> _Task objective_
Copy out all lines of the records in which the word "shared" appears.

>>>>

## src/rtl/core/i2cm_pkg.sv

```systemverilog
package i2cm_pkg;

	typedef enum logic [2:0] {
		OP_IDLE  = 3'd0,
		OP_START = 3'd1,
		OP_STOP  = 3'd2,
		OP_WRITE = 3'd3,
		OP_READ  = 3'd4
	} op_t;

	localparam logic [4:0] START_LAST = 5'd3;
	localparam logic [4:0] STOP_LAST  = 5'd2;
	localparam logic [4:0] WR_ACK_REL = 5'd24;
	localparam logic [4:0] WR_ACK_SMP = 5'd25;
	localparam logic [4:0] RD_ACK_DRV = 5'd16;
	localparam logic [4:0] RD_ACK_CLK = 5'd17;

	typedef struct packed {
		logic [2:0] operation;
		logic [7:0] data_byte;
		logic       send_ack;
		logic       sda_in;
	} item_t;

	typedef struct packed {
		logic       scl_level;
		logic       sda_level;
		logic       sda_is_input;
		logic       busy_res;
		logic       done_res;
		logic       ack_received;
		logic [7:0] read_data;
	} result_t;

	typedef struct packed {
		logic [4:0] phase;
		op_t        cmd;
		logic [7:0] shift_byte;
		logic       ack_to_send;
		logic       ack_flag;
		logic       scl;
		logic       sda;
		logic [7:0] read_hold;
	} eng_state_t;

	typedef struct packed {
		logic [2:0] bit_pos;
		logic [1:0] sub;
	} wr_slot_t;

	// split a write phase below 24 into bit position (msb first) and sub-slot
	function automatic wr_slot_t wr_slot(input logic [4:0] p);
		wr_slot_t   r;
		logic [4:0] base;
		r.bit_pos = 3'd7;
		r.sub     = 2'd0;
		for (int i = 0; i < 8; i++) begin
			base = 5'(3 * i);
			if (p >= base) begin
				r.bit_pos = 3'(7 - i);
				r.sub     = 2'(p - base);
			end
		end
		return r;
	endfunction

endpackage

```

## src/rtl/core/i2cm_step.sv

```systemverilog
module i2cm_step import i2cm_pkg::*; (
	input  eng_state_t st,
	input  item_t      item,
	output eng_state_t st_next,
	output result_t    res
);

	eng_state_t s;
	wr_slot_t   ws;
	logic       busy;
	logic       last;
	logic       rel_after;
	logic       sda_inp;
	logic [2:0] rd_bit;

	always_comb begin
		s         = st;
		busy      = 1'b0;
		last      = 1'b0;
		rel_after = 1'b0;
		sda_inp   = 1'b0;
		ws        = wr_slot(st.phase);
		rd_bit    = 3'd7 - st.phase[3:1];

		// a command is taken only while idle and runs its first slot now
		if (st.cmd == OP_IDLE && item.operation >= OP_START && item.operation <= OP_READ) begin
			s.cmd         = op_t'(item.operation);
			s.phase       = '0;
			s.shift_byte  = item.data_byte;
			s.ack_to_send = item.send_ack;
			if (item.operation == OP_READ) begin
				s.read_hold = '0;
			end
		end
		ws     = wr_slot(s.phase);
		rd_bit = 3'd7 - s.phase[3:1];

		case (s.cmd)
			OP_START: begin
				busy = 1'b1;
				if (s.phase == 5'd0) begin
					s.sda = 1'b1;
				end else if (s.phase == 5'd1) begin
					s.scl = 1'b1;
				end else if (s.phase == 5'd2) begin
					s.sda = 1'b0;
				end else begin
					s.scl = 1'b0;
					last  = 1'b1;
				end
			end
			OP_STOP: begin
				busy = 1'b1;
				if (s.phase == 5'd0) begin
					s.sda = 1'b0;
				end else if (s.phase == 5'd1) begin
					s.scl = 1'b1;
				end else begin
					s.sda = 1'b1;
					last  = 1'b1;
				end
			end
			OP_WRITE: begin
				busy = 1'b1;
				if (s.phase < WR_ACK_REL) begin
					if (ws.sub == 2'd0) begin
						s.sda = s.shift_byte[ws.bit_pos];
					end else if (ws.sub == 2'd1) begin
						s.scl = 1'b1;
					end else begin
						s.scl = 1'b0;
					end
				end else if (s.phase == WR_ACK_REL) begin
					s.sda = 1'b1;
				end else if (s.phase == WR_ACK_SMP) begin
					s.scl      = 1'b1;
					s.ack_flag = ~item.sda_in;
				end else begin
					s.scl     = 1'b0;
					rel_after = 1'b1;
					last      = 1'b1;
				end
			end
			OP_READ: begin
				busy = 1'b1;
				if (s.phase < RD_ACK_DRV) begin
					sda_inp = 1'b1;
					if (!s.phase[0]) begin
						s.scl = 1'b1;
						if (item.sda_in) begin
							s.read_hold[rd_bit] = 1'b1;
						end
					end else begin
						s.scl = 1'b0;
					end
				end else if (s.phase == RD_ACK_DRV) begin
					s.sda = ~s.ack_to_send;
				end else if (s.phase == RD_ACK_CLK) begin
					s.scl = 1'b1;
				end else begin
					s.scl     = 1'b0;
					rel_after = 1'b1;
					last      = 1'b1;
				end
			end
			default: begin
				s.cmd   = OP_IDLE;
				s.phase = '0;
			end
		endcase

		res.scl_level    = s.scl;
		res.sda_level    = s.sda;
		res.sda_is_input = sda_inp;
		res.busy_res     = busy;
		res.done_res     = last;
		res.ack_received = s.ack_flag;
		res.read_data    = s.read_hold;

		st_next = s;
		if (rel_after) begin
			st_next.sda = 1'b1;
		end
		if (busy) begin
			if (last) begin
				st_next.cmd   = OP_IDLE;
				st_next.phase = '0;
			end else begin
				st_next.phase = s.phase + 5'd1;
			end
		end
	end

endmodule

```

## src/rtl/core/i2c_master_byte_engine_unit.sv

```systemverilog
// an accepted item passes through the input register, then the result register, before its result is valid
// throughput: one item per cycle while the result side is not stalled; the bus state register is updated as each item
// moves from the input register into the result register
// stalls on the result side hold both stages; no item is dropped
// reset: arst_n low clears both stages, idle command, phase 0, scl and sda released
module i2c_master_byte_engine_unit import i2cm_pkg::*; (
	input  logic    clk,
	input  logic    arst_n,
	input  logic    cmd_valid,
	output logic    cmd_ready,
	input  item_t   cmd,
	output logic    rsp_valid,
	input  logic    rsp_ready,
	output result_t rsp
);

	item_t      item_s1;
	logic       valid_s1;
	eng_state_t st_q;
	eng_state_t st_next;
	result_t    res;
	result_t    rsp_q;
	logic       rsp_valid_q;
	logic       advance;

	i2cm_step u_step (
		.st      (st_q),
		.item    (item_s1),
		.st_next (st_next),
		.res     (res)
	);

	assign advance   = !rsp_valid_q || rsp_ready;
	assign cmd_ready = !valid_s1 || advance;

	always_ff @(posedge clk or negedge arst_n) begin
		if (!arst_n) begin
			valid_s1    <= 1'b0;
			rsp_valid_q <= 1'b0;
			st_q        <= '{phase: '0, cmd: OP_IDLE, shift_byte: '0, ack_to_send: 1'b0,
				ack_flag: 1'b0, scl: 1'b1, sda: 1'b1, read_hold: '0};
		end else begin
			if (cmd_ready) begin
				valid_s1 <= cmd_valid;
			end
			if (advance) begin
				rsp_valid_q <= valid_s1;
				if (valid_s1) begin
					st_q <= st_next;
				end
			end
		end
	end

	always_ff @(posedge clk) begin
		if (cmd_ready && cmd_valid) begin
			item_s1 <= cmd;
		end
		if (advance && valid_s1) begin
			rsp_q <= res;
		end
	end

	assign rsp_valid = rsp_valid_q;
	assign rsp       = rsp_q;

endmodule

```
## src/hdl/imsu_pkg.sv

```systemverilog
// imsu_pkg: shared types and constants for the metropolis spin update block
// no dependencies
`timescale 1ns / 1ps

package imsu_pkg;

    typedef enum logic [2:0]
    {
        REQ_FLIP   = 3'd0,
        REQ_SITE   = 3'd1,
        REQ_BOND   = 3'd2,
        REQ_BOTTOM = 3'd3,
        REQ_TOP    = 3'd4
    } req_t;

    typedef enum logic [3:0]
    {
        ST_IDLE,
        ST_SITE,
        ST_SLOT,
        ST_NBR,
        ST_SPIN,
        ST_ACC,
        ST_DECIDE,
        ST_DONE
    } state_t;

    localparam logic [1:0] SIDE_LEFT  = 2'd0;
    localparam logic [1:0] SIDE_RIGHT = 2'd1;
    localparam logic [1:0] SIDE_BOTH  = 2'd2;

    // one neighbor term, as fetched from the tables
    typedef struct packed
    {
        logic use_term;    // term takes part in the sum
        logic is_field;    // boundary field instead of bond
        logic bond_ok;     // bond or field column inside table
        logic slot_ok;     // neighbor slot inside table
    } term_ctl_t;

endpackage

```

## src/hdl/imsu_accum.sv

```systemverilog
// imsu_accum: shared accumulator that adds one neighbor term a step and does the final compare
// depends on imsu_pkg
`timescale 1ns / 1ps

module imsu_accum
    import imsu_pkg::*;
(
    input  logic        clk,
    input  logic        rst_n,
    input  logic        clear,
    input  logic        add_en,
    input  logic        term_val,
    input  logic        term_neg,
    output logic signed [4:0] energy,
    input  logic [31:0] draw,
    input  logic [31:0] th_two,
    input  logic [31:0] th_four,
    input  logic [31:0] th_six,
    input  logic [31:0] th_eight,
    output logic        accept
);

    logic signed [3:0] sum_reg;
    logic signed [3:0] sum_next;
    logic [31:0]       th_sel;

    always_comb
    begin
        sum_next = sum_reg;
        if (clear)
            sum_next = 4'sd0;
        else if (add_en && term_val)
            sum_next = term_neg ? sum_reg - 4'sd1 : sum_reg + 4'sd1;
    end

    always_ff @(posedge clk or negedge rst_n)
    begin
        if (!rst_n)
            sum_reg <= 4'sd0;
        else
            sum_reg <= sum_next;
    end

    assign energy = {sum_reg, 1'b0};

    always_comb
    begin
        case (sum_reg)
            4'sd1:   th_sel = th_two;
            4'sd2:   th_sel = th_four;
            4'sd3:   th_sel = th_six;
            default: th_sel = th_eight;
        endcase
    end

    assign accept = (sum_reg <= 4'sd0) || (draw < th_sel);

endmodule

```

<<<<

> _Task output_
// imsu_pkg: shared types and constants for the metropolis spin update block
// imsu_accum: shared accumulator that adds one neighbor term a step and does the final compare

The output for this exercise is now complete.